» Prompt
Only the lines below between the ones containing "next run, changes" and "- utilization drops by 0.22 points", inclusive, are to be reproduced, each exactly as it stands.

** Opening Data for this exercise block **

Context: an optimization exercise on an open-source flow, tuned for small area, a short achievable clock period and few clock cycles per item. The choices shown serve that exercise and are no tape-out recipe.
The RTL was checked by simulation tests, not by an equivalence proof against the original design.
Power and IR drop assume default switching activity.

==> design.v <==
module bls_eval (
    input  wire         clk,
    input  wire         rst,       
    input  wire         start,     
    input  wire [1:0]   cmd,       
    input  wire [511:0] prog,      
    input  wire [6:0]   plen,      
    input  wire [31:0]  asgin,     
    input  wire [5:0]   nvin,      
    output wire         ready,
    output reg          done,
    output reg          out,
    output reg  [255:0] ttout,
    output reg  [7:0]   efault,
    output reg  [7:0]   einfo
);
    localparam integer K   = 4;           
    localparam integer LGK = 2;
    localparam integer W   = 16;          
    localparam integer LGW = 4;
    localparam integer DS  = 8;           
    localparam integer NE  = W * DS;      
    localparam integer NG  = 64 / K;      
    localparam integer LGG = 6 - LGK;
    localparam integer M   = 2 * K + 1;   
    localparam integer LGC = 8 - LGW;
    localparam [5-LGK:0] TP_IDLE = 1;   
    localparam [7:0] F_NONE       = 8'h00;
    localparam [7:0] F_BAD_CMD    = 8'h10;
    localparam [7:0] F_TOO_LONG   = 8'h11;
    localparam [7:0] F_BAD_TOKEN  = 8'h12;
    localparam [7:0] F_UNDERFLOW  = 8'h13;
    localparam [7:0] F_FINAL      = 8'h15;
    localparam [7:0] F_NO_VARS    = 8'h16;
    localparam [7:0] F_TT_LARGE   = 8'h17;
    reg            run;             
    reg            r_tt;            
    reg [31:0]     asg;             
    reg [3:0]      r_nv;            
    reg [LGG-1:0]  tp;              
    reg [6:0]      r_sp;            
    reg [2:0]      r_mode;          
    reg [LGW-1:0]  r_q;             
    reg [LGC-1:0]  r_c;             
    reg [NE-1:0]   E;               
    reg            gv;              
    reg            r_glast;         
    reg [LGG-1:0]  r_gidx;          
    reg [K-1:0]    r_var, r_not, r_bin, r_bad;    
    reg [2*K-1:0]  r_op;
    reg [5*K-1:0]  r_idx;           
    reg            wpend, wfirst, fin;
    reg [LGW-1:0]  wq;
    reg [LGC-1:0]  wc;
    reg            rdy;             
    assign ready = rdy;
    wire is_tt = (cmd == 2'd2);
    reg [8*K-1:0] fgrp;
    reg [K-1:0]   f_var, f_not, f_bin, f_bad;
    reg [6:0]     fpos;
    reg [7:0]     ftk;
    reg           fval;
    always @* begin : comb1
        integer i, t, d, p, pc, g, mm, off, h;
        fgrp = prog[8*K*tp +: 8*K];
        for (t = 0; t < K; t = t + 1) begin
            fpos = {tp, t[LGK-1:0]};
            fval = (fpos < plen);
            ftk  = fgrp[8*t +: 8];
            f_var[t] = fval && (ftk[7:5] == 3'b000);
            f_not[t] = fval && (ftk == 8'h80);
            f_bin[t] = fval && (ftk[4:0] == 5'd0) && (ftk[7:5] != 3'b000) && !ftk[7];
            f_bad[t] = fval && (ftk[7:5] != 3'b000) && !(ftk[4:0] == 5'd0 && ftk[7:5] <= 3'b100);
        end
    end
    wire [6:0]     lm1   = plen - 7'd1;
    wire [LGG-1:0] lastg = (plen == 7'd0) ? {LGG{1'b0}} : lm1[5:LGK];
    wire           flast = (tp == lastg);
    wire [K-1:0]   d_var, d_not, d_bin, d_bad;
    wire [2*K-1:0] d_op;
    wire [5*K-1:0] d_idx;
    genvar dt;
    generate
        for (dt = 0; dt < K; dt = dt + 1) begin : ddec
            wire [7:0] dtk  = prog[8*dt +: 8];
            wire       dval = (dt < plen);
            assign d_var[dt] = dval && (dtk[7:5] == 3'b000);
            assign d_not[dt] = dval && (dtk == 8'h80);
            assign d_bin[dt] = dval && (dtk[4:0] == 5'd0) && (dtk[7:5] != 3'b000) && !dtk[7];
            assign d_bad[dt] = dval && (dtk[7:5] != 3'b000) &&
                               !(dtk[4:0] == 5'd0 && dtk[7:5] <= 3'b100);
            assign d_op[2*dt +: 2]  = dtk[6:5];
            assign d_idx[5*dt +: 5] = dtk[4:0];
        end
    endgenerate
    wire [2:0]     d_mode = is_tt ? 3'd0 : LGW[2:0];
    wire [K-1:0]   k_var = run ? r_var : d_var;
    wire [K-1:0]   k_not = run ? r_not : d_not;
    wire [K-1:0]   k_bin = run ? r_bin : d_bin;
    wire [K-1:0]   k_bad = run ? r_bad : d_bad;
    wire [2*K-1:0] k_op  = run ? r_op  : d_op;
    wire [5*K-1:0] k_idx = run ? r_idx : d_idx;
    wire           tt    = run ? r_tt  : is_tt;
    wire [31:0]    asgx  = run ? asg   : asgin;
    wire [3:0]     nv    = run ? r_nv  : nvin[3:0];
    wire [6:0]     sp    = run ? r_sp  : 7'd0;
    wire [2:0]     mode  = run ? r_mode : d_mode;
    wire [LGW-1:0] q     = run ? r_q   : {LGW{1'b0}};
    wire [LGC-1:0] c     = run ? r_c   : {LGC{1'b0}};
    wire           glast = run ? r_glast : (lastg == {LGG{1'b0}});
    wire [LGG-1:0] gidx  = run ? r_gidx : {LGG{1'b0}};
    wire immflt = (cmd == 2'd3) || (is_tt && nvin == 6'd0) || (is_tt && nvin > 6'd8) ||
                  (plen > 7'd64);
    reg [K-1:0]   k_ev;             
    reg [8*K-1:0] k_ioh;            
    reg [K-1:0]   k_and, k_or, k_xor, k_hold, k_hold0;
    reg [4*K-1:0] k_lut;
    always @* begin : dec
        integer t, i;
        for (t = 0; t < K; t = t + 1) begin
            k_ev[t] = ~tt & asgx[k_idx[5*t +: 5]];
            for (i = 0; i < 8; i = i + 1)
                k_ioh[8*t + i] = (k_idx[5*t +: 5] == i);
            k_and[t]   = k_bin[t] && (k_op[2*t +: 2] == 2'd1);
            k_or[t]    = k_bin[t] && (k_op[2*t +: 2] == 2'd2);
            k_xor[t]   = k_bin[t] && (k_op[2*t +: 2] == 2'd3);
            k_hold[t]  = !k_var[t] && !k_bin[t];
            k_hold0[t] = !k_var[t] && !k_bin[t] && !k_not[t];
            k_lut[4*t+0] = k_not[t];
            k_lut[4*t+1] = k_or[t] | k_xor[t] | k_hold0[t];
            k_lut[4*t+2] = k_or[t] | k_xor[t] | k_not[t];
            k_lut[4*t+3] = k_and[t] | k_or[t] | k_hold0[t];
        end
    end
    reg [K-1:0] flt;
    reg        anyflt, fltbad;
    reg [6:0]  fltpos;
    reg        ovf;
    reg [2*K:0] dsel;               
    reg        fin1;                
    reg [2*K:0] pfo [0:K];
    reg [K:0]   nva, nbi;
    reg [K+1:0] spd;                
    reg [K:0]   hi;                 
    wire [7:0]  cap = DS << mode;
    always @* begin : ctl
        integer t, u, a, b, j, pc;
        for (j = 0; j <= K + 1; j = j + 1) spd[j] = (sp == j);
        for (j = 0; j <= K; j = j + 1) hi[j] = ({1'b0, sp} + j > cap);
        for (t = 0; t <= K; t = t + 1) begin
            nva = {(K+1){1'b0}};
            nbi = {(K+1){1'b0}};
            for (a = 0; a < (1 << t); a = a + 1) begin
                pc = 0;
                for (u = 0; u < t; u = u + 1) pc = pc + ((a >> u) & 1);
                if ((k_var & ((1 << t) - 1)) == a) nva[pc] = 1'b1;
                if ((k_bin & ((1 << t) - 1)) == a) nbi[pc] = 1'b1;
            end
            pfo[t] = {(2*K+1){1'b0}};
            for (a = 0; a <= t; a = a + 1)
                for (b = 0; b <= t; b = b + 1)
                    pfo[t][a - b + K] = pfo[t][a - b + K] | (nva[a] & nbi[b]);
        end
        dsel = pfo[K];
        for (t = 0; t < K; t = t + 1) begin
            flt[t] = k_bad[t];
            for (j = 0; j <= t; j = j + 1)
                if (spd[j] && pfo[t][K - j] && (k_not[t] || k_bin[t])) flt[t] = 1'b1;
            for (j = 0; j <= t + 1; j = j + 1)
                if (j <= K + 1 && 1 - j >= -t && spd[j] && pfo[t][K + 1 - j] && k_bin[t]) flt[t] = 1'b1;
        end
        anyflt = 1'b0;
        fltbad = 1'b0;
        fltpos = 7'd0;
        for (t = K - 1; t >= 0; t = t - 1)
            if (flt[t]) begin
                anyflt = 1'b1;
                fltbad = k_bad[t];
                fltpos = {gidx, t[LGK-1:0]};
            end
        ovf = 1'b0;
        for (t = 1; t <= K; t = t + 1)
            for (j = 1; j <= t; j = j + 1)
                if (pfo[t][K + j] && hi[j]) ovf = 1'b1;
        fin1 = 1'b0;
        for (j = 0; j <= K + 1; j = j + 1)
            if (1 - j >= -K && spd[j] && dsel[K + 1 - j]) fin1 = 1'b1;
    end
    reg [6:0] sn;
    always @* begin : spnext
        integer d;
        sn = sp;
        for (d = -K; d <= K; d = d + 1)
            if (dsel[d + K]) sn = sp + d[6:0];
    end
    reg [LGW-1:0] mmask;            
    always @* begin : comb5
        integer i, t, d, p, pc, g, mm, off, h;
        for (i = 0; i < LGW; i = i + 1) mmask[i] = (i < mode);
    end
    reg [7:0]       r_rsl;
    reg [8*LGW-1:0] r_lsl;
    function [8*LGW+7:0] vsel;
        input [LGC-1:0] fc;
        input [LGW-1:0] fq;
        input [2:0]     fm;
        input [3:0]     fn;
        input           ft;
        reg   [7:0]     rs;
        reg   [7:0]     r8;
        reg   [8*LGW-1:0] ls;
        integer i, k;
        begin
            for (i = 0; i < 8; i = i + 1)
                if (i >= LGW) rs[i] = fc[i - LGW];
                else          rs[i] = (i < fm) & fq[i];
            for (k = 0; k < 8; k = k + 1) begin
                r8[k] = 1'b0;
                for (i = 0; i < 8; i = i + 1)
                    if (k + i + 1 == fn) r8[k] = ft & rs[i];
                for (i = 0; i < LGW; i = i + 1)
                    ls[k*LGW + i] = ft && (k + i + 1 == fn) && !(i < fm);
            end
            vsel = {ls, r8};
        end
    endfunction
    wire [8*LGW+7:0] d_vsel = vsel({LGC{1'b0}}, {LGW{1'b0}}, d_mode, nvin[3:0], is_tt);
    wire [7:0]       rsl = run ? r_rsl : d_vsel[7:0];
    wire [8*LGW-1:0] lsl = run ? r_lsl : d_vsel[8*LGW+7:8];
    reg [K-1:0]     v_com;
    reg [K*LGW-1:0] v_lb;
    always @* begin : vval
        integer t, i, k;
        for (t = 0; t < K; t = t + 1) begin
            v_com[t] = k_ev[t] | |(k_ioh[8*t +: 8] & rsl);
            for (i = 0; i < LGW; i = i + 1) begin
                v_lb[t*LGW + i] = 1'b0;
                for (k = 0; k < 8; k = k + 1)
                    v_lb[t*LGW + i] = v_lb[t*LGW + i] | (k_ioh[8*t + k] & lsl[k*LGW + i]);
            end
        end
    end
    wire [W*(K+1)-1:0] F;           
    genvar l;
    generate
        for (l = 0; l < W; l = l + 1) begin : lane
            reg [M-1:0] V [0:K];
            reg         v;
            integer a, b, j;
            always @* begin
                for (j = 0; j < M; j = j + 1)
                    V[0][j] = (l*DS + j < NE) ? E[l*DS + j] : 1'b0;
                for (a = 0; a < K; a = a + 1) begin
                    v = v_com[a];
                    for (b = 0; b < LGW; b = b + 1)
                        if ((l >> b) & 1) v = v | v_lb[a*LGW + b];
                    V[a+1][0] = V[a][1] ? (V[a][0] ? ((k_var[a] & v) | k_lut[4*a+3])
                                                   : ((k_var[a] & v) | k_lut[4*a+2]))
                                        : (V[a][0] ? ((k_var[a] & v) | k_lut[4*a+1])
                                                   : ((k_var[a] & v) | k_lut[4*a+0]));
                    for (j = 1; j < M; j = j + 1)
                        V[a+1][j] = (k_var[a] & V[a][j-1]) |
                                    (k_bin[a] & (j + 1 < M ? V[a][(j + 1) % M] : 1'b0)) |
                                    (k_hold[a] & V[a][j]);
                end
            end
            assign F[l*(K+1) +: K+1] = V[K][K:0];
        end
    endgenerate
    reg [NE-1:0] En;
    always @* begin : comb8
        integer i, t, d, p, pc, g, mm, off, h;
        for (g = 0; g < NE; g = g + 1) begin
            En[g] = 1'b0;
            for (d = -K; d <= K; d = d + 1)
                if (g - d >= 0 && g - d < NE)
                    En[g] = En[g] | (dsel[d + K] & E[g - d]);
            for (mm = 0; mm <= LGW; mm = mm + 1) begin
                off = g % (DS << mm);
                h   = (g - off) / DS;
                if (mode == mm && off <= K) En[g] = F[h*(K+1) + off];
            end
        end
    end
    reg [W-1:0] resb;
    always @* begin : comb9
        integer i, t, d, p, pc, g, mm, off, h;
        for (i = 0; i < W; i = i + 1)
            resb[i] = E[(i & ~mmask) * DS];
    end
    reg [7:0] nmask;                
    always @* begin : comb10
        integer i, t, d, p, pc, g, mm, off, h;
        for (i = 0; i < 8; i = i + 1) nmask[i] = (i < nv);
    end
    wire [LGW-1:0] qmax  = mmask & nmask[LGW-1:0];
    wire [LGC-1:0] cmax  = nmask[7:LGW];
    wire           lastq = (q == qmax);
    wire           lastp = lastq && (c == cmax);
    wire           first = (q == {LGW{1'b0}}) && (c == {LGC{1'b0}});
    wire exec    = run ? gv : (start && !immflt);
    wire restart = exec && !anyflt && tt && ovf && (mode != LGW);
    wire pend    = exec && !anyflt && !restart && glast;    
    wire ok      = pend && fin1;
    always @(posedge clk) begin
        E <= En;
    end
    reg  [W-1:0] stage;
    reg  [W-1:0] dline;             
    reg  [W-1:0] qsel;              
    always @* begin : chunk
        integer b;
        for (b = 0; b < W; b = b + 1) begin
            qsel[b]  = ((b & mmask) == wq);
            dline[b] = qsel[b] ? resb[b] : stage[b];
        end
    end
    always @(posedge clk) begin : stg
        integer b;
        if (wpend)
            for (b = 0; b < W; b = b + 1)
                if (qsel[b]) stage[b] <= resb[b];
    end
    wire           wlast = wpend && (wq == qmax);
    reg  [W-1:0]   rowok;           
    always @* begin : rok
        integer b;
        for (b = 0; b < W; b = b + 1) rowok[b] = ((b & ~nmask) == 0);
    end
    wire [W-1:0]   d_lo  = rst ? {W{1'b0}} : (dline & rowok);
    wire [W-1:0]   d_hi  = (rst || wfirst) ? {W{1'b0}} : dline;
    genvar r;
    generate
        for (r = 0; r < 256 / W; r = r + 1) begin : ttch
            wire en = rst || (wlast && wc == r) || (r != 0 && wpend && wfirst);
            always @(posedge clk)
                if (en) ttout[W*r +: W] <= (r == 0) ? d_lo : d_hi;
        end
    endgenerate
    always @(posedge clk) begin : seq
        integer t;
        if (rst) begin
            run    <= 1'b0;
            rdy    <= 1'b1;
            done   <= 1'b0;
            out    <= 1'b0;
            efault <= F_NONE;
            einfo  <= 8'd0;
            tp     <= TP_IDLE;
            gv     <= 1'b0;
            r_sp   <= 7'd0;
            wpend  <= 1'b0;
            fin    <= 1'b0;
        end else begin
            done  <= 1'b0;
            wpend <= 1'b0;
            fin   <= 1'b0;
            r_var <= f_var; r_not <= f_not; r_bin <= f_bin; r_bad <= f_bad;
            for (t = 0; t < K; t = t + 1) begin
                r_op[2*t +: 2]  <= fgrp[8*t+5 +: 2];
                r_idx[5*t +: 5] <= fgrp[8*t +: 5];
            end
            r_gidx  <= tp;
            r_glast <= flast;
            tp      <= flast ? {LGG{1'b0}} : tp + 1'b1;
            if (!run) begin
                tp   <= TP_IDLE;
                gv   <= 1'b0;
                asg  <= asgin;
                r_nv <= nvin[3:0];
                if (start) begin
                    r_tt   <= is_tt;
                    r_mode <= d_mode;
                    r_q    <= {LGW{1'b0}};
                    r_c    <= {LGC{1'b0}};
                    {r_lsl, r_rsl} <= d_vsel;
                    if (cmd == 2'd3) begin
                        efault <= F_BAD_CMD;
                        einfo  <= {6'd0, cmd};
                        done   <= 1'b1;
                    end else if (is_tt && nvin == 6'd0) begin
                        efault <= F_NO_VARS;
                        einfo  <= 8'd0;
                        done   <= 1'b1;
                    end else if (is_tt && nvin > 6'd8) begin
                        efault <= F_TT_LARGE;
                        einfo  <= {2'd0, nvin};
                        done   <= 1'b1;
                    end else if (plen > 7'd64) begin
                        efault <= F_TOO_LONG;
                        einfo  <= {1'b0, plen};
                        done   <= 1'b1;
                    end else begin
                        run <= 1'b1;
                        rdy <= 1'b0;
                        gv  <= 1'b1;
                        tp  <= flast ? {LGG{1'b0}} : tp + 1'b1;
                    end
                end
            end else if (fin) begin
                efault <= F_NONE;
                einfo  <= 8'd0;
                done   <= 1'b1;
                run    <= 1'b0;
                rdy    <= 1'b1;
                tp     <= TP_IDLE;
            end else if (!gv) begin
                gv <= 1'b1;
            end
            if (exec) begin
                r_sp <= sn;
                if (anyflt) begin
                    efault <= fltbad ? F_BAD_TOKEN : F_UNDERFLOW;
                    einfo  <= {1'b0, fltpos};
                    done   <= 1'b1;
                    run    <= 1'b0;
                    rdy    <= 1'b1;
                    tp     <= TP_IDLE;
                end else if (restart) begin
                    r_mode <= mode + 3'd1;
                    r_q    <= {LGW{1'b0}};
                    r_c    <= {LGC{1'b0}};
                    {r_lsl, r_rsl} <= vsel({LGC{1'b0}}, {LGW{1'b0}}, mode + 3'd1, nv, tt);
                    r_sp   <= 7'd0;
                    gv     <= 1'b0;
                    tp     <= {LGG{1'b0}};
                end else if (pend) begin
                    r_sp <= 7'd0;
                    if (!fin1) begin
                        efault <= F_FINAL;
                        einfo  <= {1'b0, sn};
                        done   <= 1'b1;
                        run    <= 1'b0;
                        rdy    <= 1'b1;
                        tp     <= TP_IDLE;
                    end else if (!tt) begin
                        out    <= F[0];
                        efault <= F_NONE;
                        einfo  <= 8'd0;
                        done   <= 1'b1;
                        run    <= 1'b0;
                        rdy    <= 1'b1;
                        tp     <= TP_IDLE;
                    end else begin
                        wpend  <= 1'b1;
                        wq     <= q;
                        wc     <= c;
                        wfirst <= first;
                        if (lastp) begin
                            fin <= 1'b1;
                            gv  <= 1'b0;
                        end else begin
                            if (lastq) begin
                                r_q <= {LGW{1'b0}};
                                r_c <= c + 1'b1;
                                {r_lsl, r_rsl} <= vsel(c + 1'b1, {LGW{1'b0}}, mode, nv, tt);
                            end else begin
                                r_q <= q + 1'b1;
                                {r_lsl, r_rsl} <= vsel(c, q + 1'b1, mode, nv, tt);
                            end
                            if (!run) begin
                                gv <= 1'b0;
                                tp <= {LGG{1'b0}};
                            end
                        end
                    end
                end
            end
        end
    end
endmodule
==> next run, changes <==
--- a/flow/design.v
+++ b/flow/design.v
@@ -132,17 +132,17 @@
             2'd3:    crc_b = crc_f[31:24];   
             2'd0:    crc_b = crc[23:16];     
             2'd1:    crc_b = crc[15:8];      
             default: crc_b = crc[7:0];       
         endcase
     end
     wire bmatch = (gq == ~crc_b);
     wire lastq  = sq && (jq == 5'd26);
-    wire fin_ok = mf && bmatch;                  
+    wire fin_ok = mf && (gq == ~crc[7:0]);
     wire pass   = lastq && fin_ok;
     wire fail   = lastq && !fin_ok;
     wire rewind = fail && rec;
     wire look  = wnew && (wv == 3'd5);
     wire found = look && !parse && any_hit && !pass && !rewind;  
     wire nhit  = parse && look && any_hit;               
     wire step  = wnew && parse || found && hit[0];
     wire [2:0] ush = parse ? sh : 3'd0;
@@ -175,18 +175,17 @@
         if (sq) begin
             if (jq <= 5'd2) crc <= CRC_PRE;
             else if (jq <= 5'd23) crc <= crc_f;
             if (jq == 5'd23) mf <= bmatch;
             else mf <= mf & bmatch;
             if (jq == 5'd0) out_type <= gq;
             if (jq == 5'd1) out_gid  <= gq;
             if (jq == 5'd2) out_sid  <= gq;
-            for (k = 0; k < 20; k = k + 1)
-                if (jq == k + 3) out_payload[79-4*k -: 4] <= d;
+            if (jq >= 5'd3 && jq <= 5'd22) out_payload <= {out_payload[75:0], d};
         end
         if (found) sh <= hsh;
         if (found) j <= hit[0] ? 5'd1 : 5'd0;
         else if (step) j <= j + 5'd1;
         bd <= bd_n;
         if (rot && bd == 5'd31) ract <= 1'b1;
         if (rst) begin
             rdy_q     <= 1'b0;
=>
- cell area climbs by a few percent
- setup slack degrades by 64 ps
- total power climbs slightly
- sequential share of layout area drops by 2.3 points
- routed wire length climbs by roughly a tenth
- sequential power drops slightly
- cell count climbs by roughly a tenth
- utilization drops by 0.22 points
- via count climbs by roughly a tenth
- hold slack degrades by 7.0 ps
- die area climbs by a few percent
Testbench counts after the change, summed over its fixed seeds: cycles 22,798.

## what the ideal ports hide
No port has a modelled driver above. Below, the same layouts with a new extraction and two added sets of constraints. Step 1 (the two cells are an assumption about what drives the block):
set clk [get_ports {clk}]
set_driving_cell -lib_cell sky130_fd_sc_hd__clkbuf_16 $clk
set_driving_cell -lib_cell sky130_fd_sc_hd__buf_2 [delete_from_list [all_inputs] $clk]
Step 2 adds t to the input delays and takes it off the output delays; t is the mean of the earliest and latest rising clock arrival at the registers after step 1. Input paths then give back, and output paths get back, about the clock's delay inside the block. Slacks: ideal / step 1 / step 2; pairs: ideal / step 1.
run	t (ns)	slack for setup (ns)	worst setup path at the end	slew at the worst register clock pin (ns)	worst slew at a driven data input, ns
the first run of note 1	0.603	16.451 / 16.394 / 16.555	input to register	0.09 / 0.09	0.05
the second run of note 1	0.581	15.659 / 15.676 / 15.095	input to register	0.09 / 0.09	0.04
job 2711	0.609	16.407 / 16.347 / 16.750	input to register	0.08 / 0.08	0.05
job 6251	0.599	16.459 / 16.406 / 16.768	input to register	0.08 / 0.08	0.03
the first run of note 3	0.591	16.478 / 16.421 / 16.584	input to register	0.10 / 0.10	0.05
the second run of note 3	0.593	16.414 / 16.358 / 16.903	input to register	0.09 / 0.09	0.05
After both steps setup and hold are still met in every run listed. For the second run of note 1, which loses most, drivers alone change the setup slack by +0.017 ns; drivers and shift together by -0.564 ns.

** Closing Data for this exercise block **

» Output below
==> next run, changes <==
--- a/flow/design.v
+++ b/flow/design.v
@@ -132,17 +132,17 @@
             2'd3:    crc_b = crc_f[31:24];   
             2'd0:    crc_b = crc[23:16];     
             2'd1:    crc_b = crc[15:8];      
             default: crc_b = crc[7:0];       
         endcase
     end
     wire bmatch = (gq == ~crc_b);
     wire lastq  = sq && (jq == 5'd26);
-    wire fin_ok = mf && bmatch;                  
+    wire fin_ok = mf && (gq == ~crc[7:0]);
     wire pass   = lastq && fin_ok;
     wire fail   = lastq && !fin_ok;
     wire rewind = fail && rec;
     wire look  = wnew && (wv == 3'd5);
     wire found = look && !parse && any_hit && !pass && !rewind;  
     wire nhit  = parse && look && any_hit;               
     wire step  = wnew && parse || found && hit[0];
     wire [2:0] ush = parse ? sh : 3'd0;
@@ -175,18 +175,17 @@
         if (sq) begin
             if (jq <= 5'd2) crc <= CRC_PRE;
             else if (jq <= 5'd23) crc <= crc_f;
             if (jq == 5'd23) mf <= bmatch;
             else mf <= mf & bmatch;
             if (jq == 5'd0) out_type <= gq;
             if (jq == 5'd1) out_gid  <= gq;
             if (jq == 5'd2) out_sid  <= gq;
-            for (k = 0; k < 20; k = k + 1)
-                if (jq == k + 3) out_payload[79-4*k -: 4] <= d;
+            if (jq >= 5'd3 && jq <= 5'd22) out_payload <= {out_payload[75:0], d};
         end
         if (found) sh <= hsh;
         if (found) j <= hit[0] ? 5'd1 : 5'd0;
         else if (step) j <= j + 5'd1;
         bd <= bd_n;
         if (rot && bd == 5'd31) ract <= 1'b1;
         if (rst) begin
             rdy_q     <= 1'b0;
=>
- cell area climbs by a few percent
- setup slack degrades by 64 ps
- total power climbs slightly
- sequential share of layout area drops by 2.3 points
- routed wire length climbs by roughly a tenth
- sequential power drops slightly
- cell count climbs by roughly a tenth
- utilization drops by 0.22 points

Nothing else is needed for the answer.